PROMPT: Show every line in the entries below where the word "lines" appears.

RECORD EXTRACTS:

File: config.mk
export PLATFORM = sky130hd
export DESIGN_NAME = led_bar_monitor
export DESIGN_NICKNAME = d
export VERILOG_FILES = /design/src/rtl/led_pkg.sv /design/src/rtl/led_bar_monitor_therm_decode.sv /design/src/rtl/led_bar_monitor.sv
export SDC_FILE = /design/constraint.sdc
export NUM_CORES = 1
export LEC_CHECK = 0
export CAP_MARGIN = 0
export CORE_UTILIZATION = 45
export CTS_CLUSTER_DIAMETER = 150
export CTS_CLUSTER_SIZE = 28
export DETAILED_ROUTE_END_ITERATION = 7
export PLACE_DENSITY = 0.8
export SYNTH_ARGS = -nofsm -noshare
export SYNTH_HDL_FRONTEND = slang
export SYNTH_SLANG_ARGS = --single-unit
File: constraint.sdc
create_clock -name clk -period 8 [get_ports clk]
set_input_delay 0.8 -clock clk [delete_from_list [all_inputs] [get_ports clk]]
set_output_delay 0.8 -clock clk [all_outputs]
set_load 0.02 [all_outputs]
File: src/rtl/led_pkg.sv
// Shared definitions for the LED bar chaser/monitor pair: FSM state encoding
// (identical to the dir output encoding), default bar width and level width.
package led_pkg;

  typedef enum logic [1:0] {
    S_IDLE = 2'd0,
    S_UP   = 2'd1,
    S_DOWN = 2'd2,
    S_SYNC = 2'd3
  } state_e;

  localparam int WIDTH_DEF = 16;

  // Bits needed to hold a lit-LED count in 0..w.
  function automatic int lvl_width(input int w);
    return $clog2(w + 1);
  endfunction

endpackage

File: src/rtl/led_bar_monitor_therm_decode.sv
// Combinational thermometer-to-binary decode of the LED bar with a
// legality flag (bar must be a contiguous run of ones from bit 0).
module therm_decode #(
  parameter int WIDTH = 16,
  parameter int LVL_W = 5
) (
  input  logic [WIDTH-1:0] led_i,
  output logic [LVL_W-1:0] level_o,
  output logic             legal_o
);

  logic [WIDTH-1:0] led_inc;

  // A legal code plus one is a power of two (or wraps to zero), so it
  // shares no set bit with the original code.
  assign led_inc = led_i + 1'b1;
  assign legal_o = ((led_i & led_inc) == '0);

  always_comb begin
    // NOTE: blocking assignments are correct inside always_comb; the
    // accumulator is a running sum within one evaluation, not state.
    level_o = '0;
    for (int i = 0; i < WIDTH; i++) begin
      level_o = level_o + LVL_W'(led_i[i]);
    end
  end

endmodule

File: src/rtl/led_bar_monitor.sv
// Receive-side monitor for the LED chaser: decodes the thermometer bar,
// tracks the up/down sequence and reports turn-around and error events.
module led_bar_monitor
  import led_pkg::*;
#(
  parameter int WIDTH = WIDTH_DEF,
  parameter int LVL_W = lvl_width(WIDTH),
  parameter int IDX_W = 3,
  parameter int ERR_W = 8
) (
  input  logic             clk,
  input  logic             reset,
  input  logic             sample_en,
  input  logic             clear,
  input  logic [WIDTH-1:0] led,
  output logic [LVL_W-1:0] level,
  output logic             level_valid,
  output logic [1:0]       dir,
  output logic [IDX_W-1:0] seg_index,
  output logic             peak_pulse,
  output logic             valley_pulse,
  output logic             flick_pulse,
  output logic             seq_done,
  output logic             code_err,
  output logic             step_err,
  output logic [ERR_W-1:0] err_count
);

  localparam logic signed [LVL_W:0] D_ZERO = '0;
  localparam logic signed [LVL_W:0] D_UP   = (LVL_W + 1)'(1);
  localparam logic signed [LVL_W:0] D_DOWN = (LVL_W + 1)'(-1);

  state_e           state_q, state_d;
  logic [LVL_W-1:0] prev_q, prev_d;
  logic [LVL_W-1:0] level_q, level_d;
  logic             valid_q, valid_d;
  logic [IDX_W-1:0] seg_q, seg_d;
  logic [ERR_W-1:0] err_q, err_d;
  logic             peak_q, peak_d, valley_q, valley_d, flick_q, flick_d;
  logic             done_q, done_d, code_q, code_d, step_q, step_d;

  logic [LVL_W-1:0]  n;
  logic              legal;
  logic signed [LVL_W:0] delta;
  logic [ERR_W-1:0]  err_inc;

  therm_decode #(
    .WIDTH(WIDTH),
    .LVL_W(LVL_W)
  ) u_decode (
    .led_i  (led),
    .level_o(n),
    .legal_o(legal)
  );

  assign delta   = $signed({1'b0, n}) - $signed({1'b0, prev_q});
  assign err_inc = (err_q == '1) ? err_q : err_q + 1'b1;

  always_comb begin
    // NOTE: every variable gets a default before any branch so that no
    // path leaves it unassigned, which would otherwise infer a latch.
    state_d  = state_q;
    prev_d   = prev_q;
    level_d  = level_q;
    valid_d  = valid_q;
    seg_d    = seg_q;
    err_d    = err_q;
    peak_d   = 1'b0;
    valley_d = 1'b0;
    flick_d  = 1'b0;
    done_d   = 1'b0;
    code_d   = 1'b0;
    step_d   = 1'b0;

    if (clear) begin
      err_d   = '0;
      state_d = S_SYNC;
    end else if (sample_en) begin
      if (!legal) begin
        code_d  = 1'b1;
        err_d   = err_inc;
        valid_d = 1'b0;
        state_d = S_SYNC;
      end else begin
        level_d = n;
        valid_d = 1'b1;
        prev_d  = n;
        unique case (state_q)
          S_SYNC: begin
            if (n == '0) state_d = S_IDLE;
          end
          S_IDLE: begin
            if (delta == D_UP) begin
              flick_d = 1'b1;
              seg_d   = '0;
              state_d = S_UP;
            end else if (delta != D_ZERO) begin
              step_d  = 1'b1;
              state_d = S_SYNC;
            end
          end
          S_UP: begin
            if (delta == D_ZERO) begin
              peak_d  = 1'b1;
              seg_d   = seg_q + 1'b1;
              state_d = S_DOWN;
            end else if (delta != D_UP) begin
              step_d  = 1'b1;
              state_d = S_SYNC;
            end
          end
          S_DOWN: begin
            if (delta == D_ZERO && n != '0) begin
              valley_d = 1'b1;
              seg_d    = seg_q + 1'b1;
              state_d  = S_UP;
            end else if (delta == D_ZERO) begin
              done_d  = 1'b1;
              seg_d   = '0;
              state_d = S_IDLE;
            end else if (delta == D_UP) begin
              flick_d = 1'b1;
              seg_d   = (seg_q == '0) ? '0 : seg_q - 1'b1;
              state_d = S_UP;
            end else if (delta != D_DOWN) begin
              step_d  = 1'b1;
              state_d = S_SYNC;
            end
          end
          default: state_d = S_SYNC;
        endcase
        if (step_d) err_d = err_inc;
      end
    end
  end

  always_ff @(posedge clk or negedge reset) begin
    // NOTE: sequential state uses non-blocking assignments so all
    // registers sample their next values from the same pre-edge state.
    if (!reset) begin
      state_q  <= S_SYNC;
      prev_q   <= '0;
      level_q  <= '0;
      valid_q  <= 1'b0;
      seg_q    <= '0;
      err_q    <= '0;
      peak_q   <= 1'b0;
      valley_q <= 1'b0;
      flick_q  <= 1'b0;
      done_q   <= 1'b0;
      code_q   <= 1'b0;
      step_q   <= 1'b0;
    end else begin
      state_q  <= state_d;
      prev_q   <= prev_d;
      level_q  <= level_d;
      valid_q  <= valid_d;
      seg_q    <= seg_d;
      err_q    <= err_d;
      peak_q   <= peak_d;
      valley_q <= valley_d;
      flick_q  <= flick_d;
      done_q   <= done_d;
      code_q   <= code_d;
      step_q   <= step_d;
    end
  end

  assign level        = level_q;
  assign level_valid  = valid_q;
  assign dir          = state_q;
  assign seg_index    = seg_q;
  assign peak_pulse   = peak_q;
  assign valley_pulse = valley_q;
  assign flick_pulse  = flick_q;
  assign seq_done     = done_q;
  assign code_err     = code_q;
  assign step_err     = step_q;
  assign err_count    = err_q;

endmodule

# [Word-level counts from Yosys, hierarchy flattened]
# Cells that the tools add are included.
[op_classes] n_addsub=20 eq_ne=15 n_mux=66 n_bitwise=2 reduce_logical=15
[ops] cell="5-bit by 1-bit adder with 5-bit output" n=14
[ops] cell="8-bit two-way mux" n=5
[ops] cell="1-bit two-way mux" n=39
[ops] cell="2-bit two-way mux" n=12
[ops] cell="3-bit two-way mux" n=6
[ops] cell="16-bit by 1-bit adder with 16-bit output, second input constant" n=1
[ops] cell="16-bit bitwise AND" n=1
[ops] cell="16-bit logical NOT" n=1
[ops] cell="5-bit != test, second input constant" n=2
[ops] cell="3-bit case mux with 3 select lines" n=1
[ops] cell="8-bit by 1-bit adder with 8-bit output, second input constant" n=1
[ops] cell="8-bit == test, second input constant" n=1
[ops] cell="4-bit != test, second input constant" n=2
[ops] cell="2-bit case mux with 4 select lines" n=1
[ops] cell="7-bit != test, second input constant" n=1
[ops] cell="7-bit AND reduction" n=1
[ops] cell="6-bit by 2-bit == test with 1-bit output, second input constant" n=1
[ops] cell="6-bit logical NOT" n=1
[ops] cell="6-bit by 1-bit != test with 1-bit output, second input constant" n=1
[ops] cell="6-bit by 2-bit != test with 1-bit output, second input constant" n=1
[ops] cell="6-bit nonzero test" n=1
[ops] cell="5-bit by 5-bit subtractor with 6-bit output" n=1
[ops] cell="5-bit logical NOT" n=1
[ops] cell="5-bit AND reduction" n=1
[ops] cell="18 further kinds" n=21
[totals] reg_bits=25 inputBits=20

# [Logic depth before layout (Yosys ltp)]
[logic_depth] word_depth=29 ltp_mapped=22 depth_no_buf=21

# [By module]
# Synthesis repeated with hierarchy kept, for this count alone.
[unflattened] hier_cells=270 area_unflattened_um2=2399.8
[by_module_without_submodules] module="led_bar_monitor" n_inst=1 cells_per_inst=199 area_per_inst_um2=1825.5
[by_module_without_submodules] module="therm_decode" n_inst=1 cells_per_inst=71 area_per_inst_um2=574.3

# [Least setup slack after synthesis]
# Ideal clock, no wire load.
[synth_path] path_kind="input-to-reg" from="in led[0]" to="reg seg_q[1], in the netlist seg_index[1]" setup_time_ps=125 arrival_ps=6078 required_time_ps=7875 path_slack_ps=1797 path_stages=21 n_path_buf=0 path_cell_list="inv_1 > ha_1 > fa_1 > fa_1 > fa_1 > fa_1 > inv_1 > fa_1 > inv_1 > fa_1 > nor2b_1 > o21ai_0 > inv_1 > ha_1 > nand2b_1 > a21boi_0 > or3b_2 > a21oi_2 > a221oi_2 > nor3_2 > mux2_2"
[synth_between] elab_chain_cells=20
[synth_rtl] item="from (decl)" line_no="led_bar_monitor.sv:15" rtl="input logic [WIDTH-1:0] led,"
[synth_rtl] item="1-bit by 1-bit adder with 2-bit output (*)" line_no="led_bar_monitor_therm_decode.sv:24" rtl="level_o = level_o + LVL_W'(led_i[i]);"
[synth_rtl] item="5-bit by 1-bit adder with 5-bit output (*) (14 in series)" line_no="led_bar_monitor_therm_decode.sv:24"
[synth_rtl] item="net n[4]" line_no="led_bar_monitor.sv:42" rtl="logic [LVL_W-1:0] n;"
[synth_rtl] item="5-bit by 5-bit subtractor with 6-bit output" line_no="led_bar_monitor.sv:56" rtl="assign delta = $signed({1'b0, n}) - $signed({1'b0, prev_q});"
[synth_rtl] item="6-bit logical NOT" line_no="led_bar_monitor.sv:103, led_bar_monitor.sv:113, led_bar_monitor.sv:117"
[synth_rtl] item="1-bit logical AND / 3-bit two-way mux (equally long branches)" line_no="led_bar_monitor.sv:113, led_bar_monitor.sv:117"
[synth_rtl] item="4-bit != test (no line) / 3-bit two-way mux (equally long branches)"
[synth_rtl] item="7-bit AND reduction (no line) / 3-bit case mux with 3 select lines (equally long branches)"
[synth_rtl] item="to (signal assigned)" line_no="led_bar_monitor.sv:158" rtl="seg_q <= seg_d;"
[synth_rtl] item="to (decl)" line_no="led_bar_monitor.sv:37" rtl="logic [IDX_W-1:0] seg_q, seg_d;"
# The timed path passes the listed nets; every way through them passes the cells marked *.
# A chain may end at the register's enable or synchronous reset.

# [Worst setup path after layout]
# Ends and elaborated chain as after synthesis.

==> flow_summary_export.csv <==
group,metric,value,unit
yosys,synthArstFlopShare,100,%
placement,preCtsSetupSlack,0.740,ns
yosys,yosysMostFrequentCell,"inv_1",
final_layout,multiInputGateArea,1550,µm²
sta,finalSetupTns,0,ns
route,wl,5160,µm
sta,drv_slew,0,
floorplanning,ios,45,
final_layout,nNetsFinal,366,
floorplanning,die-area,5550,µm²
yosys,synth.top_cell.area_share,24.4,%
final_layout,ff_latch_area,628,µm²
route,drt-initial-drc-count,151,
clock_tree,clk_latency,0.28,ns
yosys,yosys-top-cells-area,"dfrtp_1 24%, ha_1 12%, fa_1 9.3%",
global_routing,grt_pass1_wl,8710,µm
worst_setup_path,crit_fanout,10,
final_layout,nFillCells,476,
sta,hold_viol,0,
yosys,yosysSeqAreaShare,26.6,%
yosys,yosysWarnings,0,
clock_tree,cts.sinks,25,
yosys,synth.distinct_cells,57,
route,drc,0,
final_layout,postLayoutCoreUtil,57.3,%
clock_tree,cts_tree,"yes",
placement,place.gp.congestion,0.886,
route,vias,2113,
yosys,syn-num-nets,323,
floorplanning,die_height,74.5,µm
floorplanning,initial_core_util,46.6,%
floorplanning,core,5070,µm²
sta,slew_headroom,25.4,%
clock_tree,hold_buffers,0,
clock_tree,cts_resized,0,
worst_hold_path,hold_class,"reg2reg",
floorplanning,rows,26,
pwr,p_per_area,235,nW/µm²
sta,setup_violations,0,
sta,timing.final.crit_share,87.7,%
yosys,synth_area,2360,µm²
sta,worstMarginPinSlew,1.12,ns
final_layout,final_cell_area,2910,µm²
final_layout,antenna_cells,0,
floorplanning,die_w,74.5,µm
worst_setup_path,cp-start-kind,"input pin",
yosys,synth_top_cell_by_area,"dfrtp_1",
final_layout,drive_above_1_share,6.73,%
final_layout,area_growth,23.1,%
yosys,synth_common_cells,"42 x inv_1, 23 x dfrtp_1, 22 x ha_1, 21 x nand2_1",
route,routedWlPerCell,13.5,µm
sta,rsz0062_at_grt,"no",
yosys,synth-main-ff-cell,"dfrtp_1",
yosys,synth_edf_count,0,
worst_setup_path,worstSetupPathType,"in2reg",
route,vias_per_cell,5.53,
global_routing,grt_pass1_vias,2002,
clock_tree,htreeDepth,1,
clock_tree,cts_made_buffers,3,
global_routing,track_usage,20.0,%
clock_tree,postCtsSetupBuffers,0,
clock_tree,clock_path_buffers,2,
pwr,leakage,1.25,nW
route,drtAntennaViolNets,0,
outcome,status,"completed",
worst_setup_path,critical_path.endpoint_type,"flop",
placement,post_dp_cell_area,2860,µm²
global_routing,antenna_found_initial,0,
worst_setup_path,cp.arrival,7.19,ns
yosys,syn_inst,270,
clock_tree,path_clk_slew,0.10,ns
placement,dp.final_hpwl,4130,µm
yosys,synth.avg_cell_area,8.75,µm²
sta,fmaxAchievable,0.143,GHz
sta,setup_ws,0.988,ns
pwr,vdd_ir_drop_max,0.174,mV
route,dr.pass1.iters,5,
sta,clock_skew,0.00784,ns
clock_tree,root_buffer,"clkbuf_8",
global_routing,grt_max_degree,26,
placement,io_buffers,44,
job,maxCapViolCount,0,
worst_setup_path,crit_required,8.17,ns
global_routing,grt_overflow,0,
yosys,ys_ff_latch,25,
sta,finalCriticalPeriod,7.01,ns
==> registers in the layout, summed over array words and instances (netlist names) <==
| name | flops |
|---|---|
| code_err | 1 |
| step_err | 1 |
| seq_done | 1 |
| valley_pulse | 1 |
| level_valid | 1 |
| seg_index | 3 |
| err_count | 8 |
| peak_pulse | 1 |
| level | 5 |
| dir | 2 |
| flick_pulse | 1 |
==> report_power, final <==
part	internal (W)	switching [W]	total [W]
clock	0.0000354	0.0000443	0.0000797
combinational	0.000187	0.000287	0.000475
sequential	0.000128	0.00000145	0.000129
==> path summary, 6_finish.rpt <==
path,start,cells after the start,to,slack [ns]
worst max-delay path,led[0],22,seg_index[1],0.99
worst min-delay path,level_valid,2,level_valid,0.48
worst max register to register,level[0],9,err_count[6],4.79
worst min register to register,level_valid,2,level_valid,0.48
max in group asynchronous,reset,1,step_err,6.22
min in group asynchronous,reset,1,code_err,1.11
==> critical path: stages <==
cell and delay [ns]:
clkdlybuf4s50_1 0.51, inv_1 0.06, ha_1 0.30, fa_1 0.46
fa_1 0.55, fa_1 0.43, fa_1 0.49, inv_1 0.05
fa_1 0.38, inv_1 0.08, fa_1 0.20, nor2b_1 0.05
o21ai_0 0.33, inv_1 0.08, ha_1 0.35, nand2b_1 0.18
a21boi_0 0.21, or3b_2 0.52, a21oi_2 0.41, a221oi_2 0.17
nor3_2 0.22, mux2_2 0.36
==> metrics by stage <==
| stage | hold WS, ns | std cells | power, W |
|---|---|---|---|
| 2_1_floorplan | 0.504 | 270 | 0.000493 |
| 3_3_place_gp | 0.466 | 378 | 0.000578 |
| 3_5_place_dp | 0.468 | 378 | 0.000598 |
| 4_1_cts | 0.488 | 382 | 0.000679 |
| 5_1_grt | 0.501 | 382 | 0.000741 |
| 6_report | 0.482 | 382 | 0.000684 |
==> layout by cell type, fill, tap and decap left out, types with 3 or more instances in the layout <==
cell type        count
clkdlybuf4s50_1     44
inv_1               42
dfrtp_1             23
ha_1                22
nand2_1             21
a21oi_1             14
nor2_1              14
o21ai_0             12
nor3_1              12
fa_1                11
nand3_1              8
nor2b_1              6
nand2b_1             6
mux2i_1              4
nand4_1              4
o211ai_1             4
xor2_1               3
or4_1                3
mux2_2               3
o31ai_1              3
or3_1                3
a211oi_1             3
clkbuf_8             3
==> cells by family after synthesis <==
kind of cell	count (synthesis)	synth area share, %
buffers and inverters	48	7.94
flip-flops	25	26.6
AND/OR/NAND/NOR	92	21.2
XOR/XNOR	5	1.85
adder cells (fa/ha/maj)	33	21.0
AO/OA/AOI/OAI	59	17.8
multiplexers	8	3.60
==> cell type report <==
| class | instances | share of cell area [%] |
|---|---|---|
| Clock buffer | 3 | 1.42 |
| Clock inverter | 1 | 0.258 |
| Inverter | 42 | 5.42 |
| Multi-Input combinational cell | 197 | 53.2 |
| Sequential cell | 25 | 21.6 |
| Tap cell | 70 | 3.01 |
| Timing Repair Buffer | 44 | 15.1 |
==> metal layers <==
metal,routed length (µm),part of all wire (%),global-route usage [%],vias up
met2,2540,49,35.7,72
met5,0,0,0,-
li1,-,-,-,1032
met3,217,4.2,1.76,13
met1,2290,44,25.8,996
met4,110,2.1,5.45,0
(Power assumes the default switching activity.)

SOLUTION:
[ops] cell="3-bit case mux with 3 select lines" n=1
[ops] cell="2-bit case mux with 4 select lines" n=1
[synth_rtl] item="7-bit AND reduction (no line) / 3-bit case mux with 3 select lines (equally long branches)"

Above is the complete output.